→ **What is required**
Look in the material below for the line with "export SLEW_MARGIN = 20" and the line with "dividend by DIVISOR_WIDTH-bit", then set down exactly those two lines and all lines between, nothing more.

→ **Recorded data**

»»

[config.mk]
export PLATFORM = sky130hd
export DESIGN_NAME = myproject_div_seq_22s_11s
export DESIGN_NICKNAME = d
export VERILOG_FILES = /design/src/rtl/myproject_div_seq_22s_11s.sv
export SDC_FILE = /design/constraint.sdc
export NUM_CORES = 1
export LEC_CHECK = 0
export BUFFER_PORTS_ARGS = -buffer_cell sky130_fd_sc_hd__buf_4
export CAP_MARGIN = 20
export CORE_MARGIN = 2
export CORE_UTILIZATION = 39
export DETAILED_ROUTE_END_ITERATION = 8
export MAX_ROUTING_LAYER = met4
export PLACE_DENSITY = 0.54
export SLEW_MARGIN = 20
export SYNTH_ARGS = -nofsm -noshare
export SYNTH_HDL_FRONTEND = slang
export SYNTH_SLANG_ARGS = --single-unit
[constraint.sdc]
create_clock -name ap_clk -period 5.8 [get_ports ap_clk]
set_input_delay 0.58 -clock ap_clk [delete_from_list [all_inputs] [get_ports ap_clk]]
set_output_delay 0.58 -clock ap_clk [all_outputs]
set_load 0.01 [all_outputs]
[src/rtl/myproject_div_seq_22s_11s.sv]
// Sequential signed divider: DIVIDEND_WIDTH-bit dividend by DIVISOR_WIDTH-bit
// divisor, one restoring shift-subtract step per cycle on magnitudes.
// Quotient rounds toward zero; the remainder takes the dividend's sign.
// Optional build macro MYPROJECT_DIV_SAT_EN: saturate an overflowing quotient
// instead of returning its low DIVISOR_WIDTH bits.
// Handshake: in IDLE, ap_start=1 captures din0/din1 in the same cycle and
// ap_ready pulses there; ap_done pulses for the single DONE cycle, during
// which quot/rem/ovf/div_zero are already valid and then held until the next
// DONE. The FSM state is visible on the internal signal 'state'.
module myproject_div_seq_22s_11s #(
  parameter int DIVIDEND_WIDTH = 22,
  parameter int DIVISOR_WIDTH  = 11
) (
  input  logic                      ap_clk,
  input  logic                      ap_rst,
  input  logic                      ap_start,
  input  logic [DIVIDEND_WIDTH-1:0] din0,
  input  logic [DIVISOR_WIDTH-1:0]  din1,
  output logic                      ap_idle,
  output logic                      ap_ready,
  output logic                      ap_done,
  output logic [DIVISOR_WIDTH-1:0]  quot,
  output logic [DIVISOR_WIDTH-1:0]  rem,
  output logic                      ovf,
  output logic                      div_zero
);

  localparam int DW = DIVIDEND_WIDTH;
  localparam int DV = DIVISOR_WIDTH;
  localparam int CW = $clog2(DW);
  localparam logic [CW-1:0] LAST_STEP = CW'(DW - 1);
  localparam logic [DV-1:0] QMAX = {1'b0, {(DV-1){1'b1}}};
  localparam logic [DV-1:0] QMIN = {1'b1, {(DV-1){1'b0}}};

  typedef enum logic [1:0] {IDLE, CALC, DONE} state_t;

  state_t        state;
  state_t        state_nxt;
  logic [CW-1:0] cnt;
  // Dividend magnitude shifts out of the top while quotient bits enter at
  // the bottom; after DW steps the register holds the quotient magnitude.
  logic [DW-1:0] dvd_sh;
  logic [DV:0]   dsr_mag;
  logic [DV-1:0] rem_acc;
  logic          neg_dvd;
  logic          neg_dsr;

  logic [DW:0]   din0_ext;
  logic [DV:0]   din1_ext;
  logic [DW-1:0] dvd_load;
  logic [DV:0]   dsr_load;
  logic          dsr_zero;
  logic          last_step;
  logic [DV:0]   rem_sh;
  logic          sub_ok;
  logic [DV-1:0] rem_step;
  logic [DW-1:0] quo_step;
  logic [DW:0]   q_true;
  logic          ovf_calc;
  logic [DV-1:0] quot_calc;
  logic [DV-1:0] rem_calc;

  // Operand magnitudes, one bit wider so the most negative value does not wrap.
  always_comb begin
    din0_ext = {din0[DW-1], din0};
    din1_ext = {din1[DV-1], din1};
    dvd_load = DW'(din0[DW-1] ? -din0_ext : din0_ext);
    dsr_load = din1[DV-1] ? -din1_ext : din1_ext;
    dsr_zero = (din1 == '0);
  end

  // One restoring step plus the signed result it would produce if it is the last.
  always_comb begin
    last_step = (cnt == LAST_STEP);
    rem_sh    = {rem_acc, dvd_sh[DW-1]};
    sub_ok    = (rem_sh >= dsr_mag);
    rem_step  = sub_ok ? DV'(rem_sh - dsr_mag) : rem_sh[DV-1:0];
    quo_step  = {dvd_sh[DW-2:0], sub_ok};
    q_true    = (neg_dvd ^ neg_dsr) ? -{1'b0, quo_step} : {1'b0, quo_step};
    // In range exactly when the bits above the result sign are a sign extension.
    ovf_calc  = !((&q_true[DW:DV-1]) || (~|q_true[DW:DV-1]));
`ifdef MYPROJECT_DIV_SAT_EN
    quot_calc = ovf_calc ? (q_true[DW] ? QMIN : QMAX) : q_true[DV-1:0];
`else
    quot_calc = q_true[DV-1:0];
`endif
    rem_calc  = neg_dvd ? -rem_step : rem_step;
  end

  // State register.
  always_ff @(posedge ap_clk) begin
    if (ap_rst) state <= IDLE;
    else        state <= state_nxt;
  end

  // Next state and handshake outputs; reset masks same-cycle pulses.
  always_comb begin
    state_nxt = state;
    ap_idle   = 1'b0;
    ap_ready  = 1'b0;
    ap_done   = 1'b0;
    case (state)
      IDLE: begin
        ap_idle  = 1'b1;
        ap_ready = ap_start && !ap_rst;
        if (ap_start) state_nxt = dsr_zero ? DONE : CALC;
      end
      CALC: begin
        if (last_step) state_nxt = DONE;
      end
      DONE: begin
        ap_done   = !ap_rst;
        state_nxt = IDLE;
      end
      default: state_nxt = IDLE;
    endcase
  end

  // Datapath: capture in IDLE, step in CALC, publish results on DONE entry.
  always_ff @(posedge ap_clk) begin
    if (ap_rst) begin
      cnt      <= '0;
      dvd_sh   <= '0;
      dsr_mag  <= '0;
      rem_acc  <= '0;
      neg_dvd  <= 1'b0;
      neg_dsr  <= 1'b0;
      quot     <= '0;
      rem      <= '0;
      ovf      <= 1'b0;
      div_zero <= 1'b0;
    end else begin
      case (state)
        IDLE: begin
          if (ap_start) begin
            cnt     <= '0;
            dvd_sh  <= dvd_load;
            dsr_mag <= dsr_load;
            rem_acc <= '0;
            neg_dvd <= din0[DW-1];
            neg_dsr <= din1[DV-1];
            if (dsr_zero) begin
              quot     <= din0[DW-1] ? QMIN : QMAX;
              rem      <= '0;
              ovf      <= 1'b0;
              div_zero <= 1'b1;
            end
          end
        end
        CALC: begin
          dvd_sh  <= quo_step;
          rem_acc <= rem_step;
          if (last_step) begin
            cnt      <= '0;
            quot     <= quot_calc;
            rem      <= rem_calc;
            ovf      <= ovf_calc;
            div_zero <= 1'b0;
          end else begin
            cnt <= cnt + 1'b1;
          end
        end
        default: ;
      endcase
    end
  end

endmodule

# --- After elaboration in Yosys (flattened, before gate mapping) ---
# Cells that the tools add are included.
word_totals:
  regBits: 78
  input_bits: 36
  out_inout_bits: 27
classes:
  addsub: 6
  order_cmp: 1
  eq_ne: 6
  n_mux: 36
  bitwise: 1
  reduce_logical: 14
ops:
  columns: ["op", "count"]
  rows:
  - ["$mux W11", 10]
  - ["$pmux W11 S2", 3]
  - ["$mux W22", 2]
  - ["$pmux W22 S2", 1]
  - ["$mux W23", 1]
  - ["$neg A22 Y23", 1]
  - ["$neg A22 Y22", 1]
  - ["$reduce_and A13 Y1", 1]
  - ["$reduce_or A13 Y1", 1]
  - ["$ge A12 B12 Y1", 1]
  - ["$mux W12", 1]
  - ["$neg A12 Y12", 1]
  - ["$logic_not A11 Y1", 1]
  - ["$neg A11 Y11", 1]
  - ["$sub A11 B11 Y11", 1]
  - ["$mux W5", 2]
  - ["$pmux W5 S2", 1]
  - ["$mux W1", 9]
  - ["$mux W2", 3]
  - ["$ne A2 B2 Y1 const B", 3]
  - ["$reduce_and A2 Y1", 3]
  - ["$add A5 B1 Y5 const B", 1]
  - ["$eq A5 B5 Y1 const B", 1]
  - ["$pmux W1 S2", 2]
  - ["other kinds (10)", 12]

# --- Longest topological paths before layout ---
depth:
  word_depth: 9
  mapped_depth: 21

# --- Worst setup path before layout ---
# No wires, ideal clock.
synth_path:
  kind: "reg2reg"
  startpoint: "register dvd_sh[21]"
  endpoint: "register ovf"
  arrival_ns: 3.641
  slack_ns: 2.037
  stages_incl_launch_ff: 20
  n_path_buf: 1
  cell_sequence: "dfxtp_1 > inv_1 > ha_1 > inv_1 > fa_1 > nand3_1 > nand2_1 > o2111ai_1 > nand2_1 > inv_1 > clkbuf_1 > ha_1 > nand2b_1 > nor4_2 > nand2_1 > a21boi_0 > o21bai_2 > a2111oi_0 > and4_4 > a211oi_2"
synth_between:
  elab_chain_len: 9
  elab_cells_between_ends: 10
  classes_between: "add/sub: 1; order compare: 1; mux: 3; reduce/logical: 5"
synth_lines:
  columns: ["element", "line", "source"]
  rows:
  - ["start: declaration", "42", "logic [DW-1:0] dvd_sh;"]
  - ["start signal: assignment", "137", "dvd_sh <= dvd_load;"]
  - ["start signal: assignment", "151", "dvd_sh <= quo_step;"]
  - ["$ge A12 B12 Y1 *", "76", "sub_ok = (rem_sh >= dsr_mag);"]
  - ["$neg A22 Y23 *", "79", "q_true = (neg_dvd ^ neg_dsr) ? -{1'b0, quo_step} : {1'b0, quo_step};"]
  - ["$mux W23 *", "79", null]
  - ["$reduce_or A13 Y1", "81", "ovf_calc = !((&q_true[DW:DV-1]) || (~|q_true[DW:DV-1]));"]
  - ["$logic_not A1 Y1", "81", null]
  - ["$logic_or A1 B1 Y1 *", "81", null]
  - ["$logic_not A1 Y1 *", "81", null]
  - ["$mux W1 *", "153", "if (last_step) begin"]
  - ["$pmux W1 S2 *", "133", "case (state)"]
  - ["end signal: assignment", "157", "ovf <= ovf_calc;"]
  - ["end: declaration", "24", "output logic ovf,"]
# Every way passes the cells marked *; elsewhere a longest branch is shown, timed or not. The select of a mux whose other input is x is not followed.
# A chain may end at the register's enable or synchronous reset.

# --- Final worst setup path ---
# Same ends and word-level chain as after synthesis.

==> impl_metrics.toml <==
[run_status]
outcome = "finished, final reports clean"

[critical_path]
end_kind = "flip-flop"
crit_required_ps = 6030
criticalPathCategory = "reg -> reg"
critical_path_buf_inv_count = 3
crit_chain = "inv_1, ha_1, inv_1, fa_1, nand3_1, nand2_1, o2111ai_1, nand2_1, inv_1, ha_1, nand2b_1, nor4_2, nand2_1, a21boi_0, o21bai_2, a2111oi_0, and4_4, a211oi_2"
cp_max_fo = 12
path_delay_family = "compound AO/OA/AOI/OAI gates"
start_kind = "flip-flop"
cp.arrival_ps = 4460
cp_slowest_stage_delay_ps = 520
slowest_stage = "o2111ai_1"

[floorplanning]
core-area_um2 = 13200
die_x_um = 121
rows = 42
die_area_um2 = 14500
dieHeight_um = 121
io_pins = 63
start_util = 0.400

[sta]
slew_violations = 0
fin_crit_ps = 4230
fin_skew_ps = 5.64
max_slew_margin = 0.470
clock.fmax_mhz = 236
rsz0062_at_grt = "false"
setup_viol = 0
tns_ps = 0
hold_viol_final = 0
hold-worst-slack_ps = 450
max_slew.worst_pin.slew_ps = 796
fin_crit_sh = 0.730

[logic_synthesis]
synth_fa_ha_area_frac = 0.0487
synth_compound_area_frac = 0.246
async_flop_share = 0
yosysWarnings = 0
synth_seq_area_share = 0.295
syn_inst = 668
ys.flop_type = "dfxtp_1"
synth_top_area_frac = 0.295
synth_edf_count = 0
synth_simple_gate_area_frac = 0.233
synth-xor-area-share = 0.0943
syn_nets = 724
synth_area_um2 = 5300
yosysUniqueCellTypes = 76
synthMuxAreaShare = 0.0234
synth.avg_cell_area_um2 = 7.93
synth_top_family_by_area = "compound AO/OA/AOI/OAI gates"
synthTopCellsByArea = "dfxtp_1, xnor2_1, nor2_1, ha_1, nand2_1"
yosys_register_bits = 78
yosys.area.top_type = "dfxtp_1"

[global_routing]
grt_use_total = 0.220
grt_pass1_vias = 4916
grt_pass1_wl_mm = 24.8
grt_overflow_total = 0
grt_max_degree = 75
antenna_found_initial = 0

[route]
dr.first_iter.drc_count = 345
vias = 5085
drtPass1Iterations = 6
ant_nets = 0
viasPerCell = 5.72
drc = 0
wl_per_cell_um = 17.1
drt_wl_total_mm = 15.2

[clocking]
htree_levels = 3
cts_resized = 0
cts_sinks = 78
root_buffer = "clkbuf_16"
cts_tree = "built"
path_clk_slew_ps = 60
cts_buffer_depth = 2
clock_latency_ps = 350
cts_setup_buffers = 0
cts_hold_buf = 0
cts_made_buffers = 9

[finish]
layout_commonest_cell = "nor2_1"
drive_gt1_frac = 0.160
finalInstanceArea_um2 = 6200
syn2layout_area_growth_pct = 17.1
layout_common_cells = "nor2_1, dfxtp_1, buf_4"
n_antenna_cell = 0
nNetsFinal = 764

[power]
p_total_w = 0.00267
p_leak_nw = 2.44
power.density_nw_per_um2 = 431
ir_drop_mv = 0.224

[min_path]
hold_class = "reg -> reg"

[placed_design]
dpl-instance-area_um2 = 5850
dp_hpwl_mm = 11.1
gp_congestion = 0.885
io_buffers = 62

[run]
cap_violations = 0
-- synthesized netlist by cell type, drive strengths merged (11+ instances only) --
cell,count
nor2,82
dfxtp,78
nand2,62
a21oi,37
xnor2,36
inv,32
clkbuf,30
o21ai,30
xor2,21
ha,19
o31ai,16
a222oi,15
nand3,15
a211oi,14
nor3,14
nand2b,11
nor4,11
-- area by class of cell --
cell class | count | area, µm²
Sequential cell | 78 | 1560
Tap cell | 176 | 220
Multi-Input combinational cell | 518 | 3430
Timing Repair Buffer | 69 | 518
Clock inverter | 6 | 116
Clock buffer | 10 | 239
Inverter | 32 | 120
Fill cell | 1369 | 7040
-- flip-flops by register name, indices dropped and copies added, names as in the netlist, 2 cells and up --
signal / count
rem_acc: 11
state: 2
dvd_sh: 22
cnt: 5
dsr_mag: 12
quot: 11
rem: 11
-- layer usage --
metal,global-route usage,vias up,wire [µm]
li1,-,2527,-
met1,0.266,2423,6800
met2,0.365,108,7520
met3,0.0344,27,450
met4,0.0952,0,439
met5,-,-,0
-- worst min-delay path, cell delays in order (launching register included) --
cell     delay [ps]
dfxtp_1         310
nand2_1          50
nand2_1          40
-- power by group --
group	switching, W	internal [W]
logic	0.000788	0.000526
registers	0.0000783	0.000598
clock network	0.000244	0.000436
-- cells by family after synthesis --
family | Yosys count
AOI/OAI and AO/OA | 180
muxes | 12
xor gates and xnor gates | 57
DFF | 78
adders and majority gates | 20
and+or+nand+nor | 249
buffers and inverters | 72
-- path summary, 6_finish.rpt --
check	startpoint	slack, ps	depth (start not counted)	end
worst min-delay path	quot[9]$_SDFFE_PP0P_	450	2	quot[9]$_SDFFE_PP0P_
worst min register to register	quot[9]$_SDFFE_PP0P_	450	2	quot[9]$_SDFFE_PP0P_
worst max-delay path	dvd_sh[21]$_SDFFE_PP0P_	1570	18	ovf$_SDFFE_PP0P_
worst max register to register	dvd_sh[21]$_SDFFE_PP0P_	1570	18	ovf$_SDFFE_PP0P_
-- metrics by stage --
stage | utilization | worst slack, ps | std cells
finish | 0.468 | 1570 | 889
global route | 0.468 | 1220 | 889
CTS | 0.468 | 1640 | 889
detailed placement | 0.441 | 1660 | 873
global placement | 0.441 | 1810 | 873
floorplan | - | 2040 | 668
Note: power is estimated with default switching activity, not from simulation.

««

→ **Output of the exercise**
export SLEW_MARGIN = 20
export SYNTH_ARGS = -nofsm -noshare
export SYNTH_HDL_FRONTEND = slang
export SYNTH_SLANG_ARGS = --single-unit
[constraint.sdc]
create_clock -name ap_clk -period 5.8 [get_ports ap_clk]
set_input_delay 0.58 -clock ap_clk [delete_from_list [all_inputs] [get_ports ap_clk]]
set_output_delay 0.58 -clock ap_clk [all_outputs]
set_load 0.01 [all_outputs]
[src/rtl/myproject_div_seq_22s_11s.sv]
// Sequential signed divider: DIVIDEND_WIDTH-bit dividend by DIVISOR_WIDTH-bit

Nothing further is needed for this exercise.